Entries shown =>
**src/rtl/sdsym_pkg.sv**
```systemverilog
// Shared definitions for the soft-decision symbol formatter.
// Assumes: 3-bit symbols and a 3-bit rate code by default.
package sdsym_pkg;
    localparam int unsigned DEF_SYM_W   = 3;
    localparam int unsigned DEF_RATE_W  = 3;
    localparam int unsigned DEF_SEQ_XTR = 2;

    // Numeric code of incoming symbols
    typedef enum logic {
        FMT_SM = 1'b0,
        FMT_OB = 1'b1
    } fmt_e;

    // Where the current input sample goes
    typedef enum logic [1:0] {
        ST_DROP = 2'd0,
        ST_G1   = 2'd1,
        ST_G2   = 2'd2,
        ST_PAR  = 2'd3
    } steer_e;
endpackage

```
**src/rtl/sdsym_conv.sv**
```systemverilog
// Maps one symbol from the selected input code onto offset binary.
// Assumes: the MSB is the sign in both codes; in signed-magnitude the
// negative half counts toward confidence, so its magnitude bits invert.
module sdsym_conv
    import sdsym_pkg::*;
#(
    parameter int unsigned SYM_W = DEF_SYM_W
) (
    input  logic             fmt_ob,
    input  logic [SYM_W-1:0] sym_in,
    output logic [SYM_W-1:0] sym_out
);
    localparam int unsigned MAG_W = SYM_W - 1;

    logic             sign_bit;
    logic [MAG_W-1:0] mag_bits;

    assign sign_bit = sym_in[SYM_W-1];
    assign mag_bits = sym_in[MAG_W-1:0];

    // Select pass-through or magnitude reversal for the negative half
    always_comb begin
        if (fmt_e'(fmt_ob) == FMT_OB || sign_bit) begin
            sym_out = sym_in;
        end else begin
            sym_out = {1'b0, ~mag_bits};
        end
    end
endmodule

```
**src/rtl/sdsym_pair.sv**
```systemverilog
// Steers converted symbols into G1/G2 slots and registers a pair event.
// Assumes: the mode inputs change only while no pair is in flight.
// Output ev_seq tags pairs built in sequential mode for the delay tap.
module sdsym_pair
    import sdsym_pkg::*;
#(
    parameter int unsigned SYM_W  = DEF_SYM_W,
    parameter int unsigned RATE_W = DEF_RATE_W
) (
    input  logic              clk,
    input  logic              rst_n,
    input  logic              sym_vld,
    input  logic              par_mode,
    input  logic [RATE_W-1:0] rate_sel,
    input  logic              g2_strobe,
    input  logic [SYM_W-1:0]  cv_a,
    input  logic [SYM_W-1:0]  cv_b,
    output logic              ev_vld,
    output logic              ev_seq,
    output logic [SYM_W-1:0]  ev_g1,
    output logic [SYM_W-1:0]  ev_g2
);
    logic             pend;
    logic [SYM_W-1:0] hold_g1;
    logic             strobe_on;
    logic             want_g2;
    steer_e           steer;

    assign strobe_on = (rate_sel == '0);
    assign want_g2   = strobe_on ? g2_strobe : pend;

    // Decide the destination of the current sample
    always_comb begin
        if (!sym_vld) begin
            steer = ST_DROP;
        end else if (par_mode) begin
            steer = ST_PAR;
        end else if (!want_g2) begin
            steer = ST_G1;
        end else if (pend) begin
            steer = ST_G2;
        end else begin
            steer = ST_DROP;
        end
    end

    // Hold the pending G1 and its flag
    always_ff @(posedge clk) begin
        if (!rst_n) begin
            pend    <= 1'b0;
            hold_g1 <= '0;
        end else begin
            case (steer)
                ST_G1: begin
                    pend    <= 1'b1;
                    hold_g1 <= cv_a;
                end
                ST_G2, ST_PAR: pend <= 1'b0;
                default: ;
            endcase
        end
    end

    // Register a completed pair and its origin tag
    always_ff @(posedge clk) begin
        if (!rst_n) begin
            ev_vld <= 1'b0;
            ev_seq <= 1'b0;
            ev_g1  <= '0;
            ev_g2  <= '0;
        end else begin
            ev_vld <= 1'b0;
            if (steer == ST_PAR) begin
                ev_vld <= 1'b1;
                ev_seq <= 1'b0;
                ev_g1  <= cv_a;
                ev_g2  <= cv_b;
            end else if (steer == ST_G2) begin
                ev_vld <= 1'b1;
                ev_seq <= 1'b1;
                ev_g1  <= hold_g1;
                ev_g2  <= cv_a;
            end
        end
    end

    // a parallel pair stems from a valid parallel sample
    p_par_src_r4: assert property (@(posedge clk) disable iff (!rst_n)
        (ev_vld && !ev_seq) |-> $past(sym_vld && par_mode));

    // a sequential pair needs a G1 stored beforehand
    p_seq_needs_g1_r7: assert property (@(posedge clk) disable iff (!rst_n)
        (ev_vld && ev_seq) |-> $past(pend));

    // two sequential pairs can never be back to back
    p_seq_gap_r5: assert property (@(posedge clk) disable iff (!rst_n)
        (ev_vld && ev_seq) |=> !(ev_vld && ev_seq));

    // a strobed G1 always leaves a pending G1
    p_g1_pending_r7: assert property (@(posedge clk) disable iff (!rst_n)
        (sym_vld && !par_mode && strobe_on && !g2_strobe) |=> pend);

    // leaving reset finds nothing pending and nothing emitted
    p_fresh_after_reset_r9: assert property (@(posedge clk)
        $rose(rst_n) |-> (!pend && !ev_vld));
endmodule

```
**src/rtl/sdsym_delay.sv**
```systemverilog
// Fixed-length valid/data delay line that equalises the sequential path.
// Assumes: DEPTH is small; zero depth gives a plain wire.
module sdsym_delay #(
    parameter int unsigned W     = 6,
    parameter int unsigned DEPTH = 2
) (
    input  logic         clk,
    input  logic         rst_n,
    input  logic         in_vld,
    input  logic [W-1:0] in_data,
    output logic         out_vld,
    output logic [W-1:0] out_data
);
    generate
        if (DEPTH == 0) begin : g_wire
            assign out_vld  = in_vld;
            assign out_data = in_data;
        end else begin : g_line
            logic [DEPTH-1:0] v_q;
            logic [W-1:0]     d_q [DEPTH];

            // First stage loads from the input
            always_ff @(posedge clk) begin
                if (!rst_n) begin
                    v_q[0] <= 1'b0;
                    d_q[0] <= '0;
                end else begin
                    v_q[0] <= in_vld;
                    d_q[0] <= in_vld ? in_data : '0;
                end
            end

            for (genvar i = 1; i < DEPTH; i++) begin : g_stage
                // Each later stage copies its predecessor
                always_ff @(posedge clk) begin
                    if (!rst_n) begin
                        v_q[i] <= 1'b0;
                        d_q[i] <= '0;
                    end else begin
                        v_q[i] <= v_q[i-1];
                        d_q[i] <= d_q[i-1];
                    end
                end
            end

            assign out_vld  = v_q[DEPTH-1];
            assign out_data = d_q[DEPTH-1];
        end
    endgenerate
endmodule

```
**src/rtl/sdsym_fmt_top.sv**
```systemverilog
// Soft-decision symbol input formatter, top level.
// Converts both buses, assembles G1/G2 pairs and aligns the sequential
// path SEQ_XTR cycles behind the parallel path.
// Assumes: mode inputs change only while the pipeline is empty.
module sdsym_fmt_top
    import sdsym_pkg::*;
#(
    parameter int unsigned SYM_W   = DEF_SYM_W,
    parameter int unsigned RATE_W  = DEF_RATE_W,
    parameter int unsigned SEQ_XTR = DEF_SEQ_XTR
) (
    input  logic              clk,
    input  logic              rst_n,
    input  logic              sym_vld,
    input  logic              par_mode,
    input  logic              fmt_ob,
    input  logic [RATE_W-1:0] rate_sel,
    input  logic              g2_strobe,
    input  logic [SYM_W-1:0]  sym_a,
    input  logic [SYM_W-1:0]  sym_b,
    output logic [SYM_W-1:0]  pair_g1,
    output logic [SYM_W-1:0]  pair_g2,
    output logic              pair_vld
);
    localparam int unsigned LANES  = 2;
    localparam int unsigned PAIR_W = 2 * SYM_W;

    logic [LANES-1:0][SYM_W-1:0] raw_sym;
    logic [LANES-1:0][SYM_W-1:0] cv_sym;

    logic              ev_vld;
    logic              ev_seq;
    logic [SYM_W-1:0]  ev_g1;
    logic [SYM_W-1:0]  ev_g2;
    logic              par_take;
    logic              seq_vld;
    logic [PAIR_W-1:0] seq_data;

    assign raw_sym[0] = sym_a;
    assign raw_sym[1] = sym_b;

    generate
        for (genvar ln = 0; ln < LANES; ln++) begin : g_lane
            sdsym_conv #(.SYM_W(SYM_W)) u_conv (
                .fmt_ob  (fmt_ob),
                .sym_in  (raw_sym[ln]),
                .sym_out (cv_sym[ln])
            );
        end
    endgenerate

    sdsym_pair #(.SYM_W(SYM_W), .RATE_W(RATE_W)) u_pair (
        .clk       (clk),
        .rst_n     (rst_n),
        .sym_vld   (sym_vld),
        .par_mode  (par_mode),
        .rate_sel  (rate_sel),
        .g2_strobe (g2_strobe),
        .cv_a      (cv_sym[0]),
        .cv_b      (cv_sym[1]),
        .ev_vld    (ev_vld),
        .ev_seq    (ev_seq),
        .ev_g1     (ev_g1),
        .ev_g2     (ev_g2)
    );

    sdsym_delay #(.W(PAIR_W), .DEPTH(SEQ_XTR)) u_seq_dly (
        .clk      (clk),
        .rst_n    (rst_n),
        .in_vld   (ev_vld & ev_seq),
        .in_data  ({ev_g1, ev_g2}),
        .out_vld  (seq_vld),
        .out_data (seq_data)
    );

    assign par_take = ev_vld & ~ev_seq;

    // Pick the active tap and force zeros when idle
    always_comb begin
        pair_vld = par_take | seq_vld;
        if (par_take) begin
            pair_g1 = ev_g1;
            pair_g2 = ev_g2;
        end else if (seq_vld) begin
            pair_g1 = seq_data[PAIR_W-1:SYM_W];
            pair_g2 = seq_data[SYM_W-1:0];
        end else begin
            pair_g1 = '0;
            pair_g2 = '0;
        end
    end

    // the parallel and sequential taps never fire together
    p_one_tap_r6: assert property (@(posedge clk) disable iff (!rst_n)
        !(par_take && seq_vld));

    // idle outputs read as zero
    p_idle_zero_r10: assert property (@(posedge clk) disable iff (!rst_n)
        !pair_vld |-> (pair_g1 == '0 && pair_g2 == '0));
endmodule

```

Goal of the exercise => The answer must be every line of the listing that holds the word "Assumes".

Exercise answer =>
// Assumes: 3-bit symbols and a 3-bit rate code by default.
// Assumes: the MSB is the sign in both codes; in signed-magnitude the
// Assumes: the mode inputs change only while no pair is in flight.
// Assumes: DEPTH is small; zero depth gives a plain wire.
// Assumes: mode inputs change only while the pipeline is empty.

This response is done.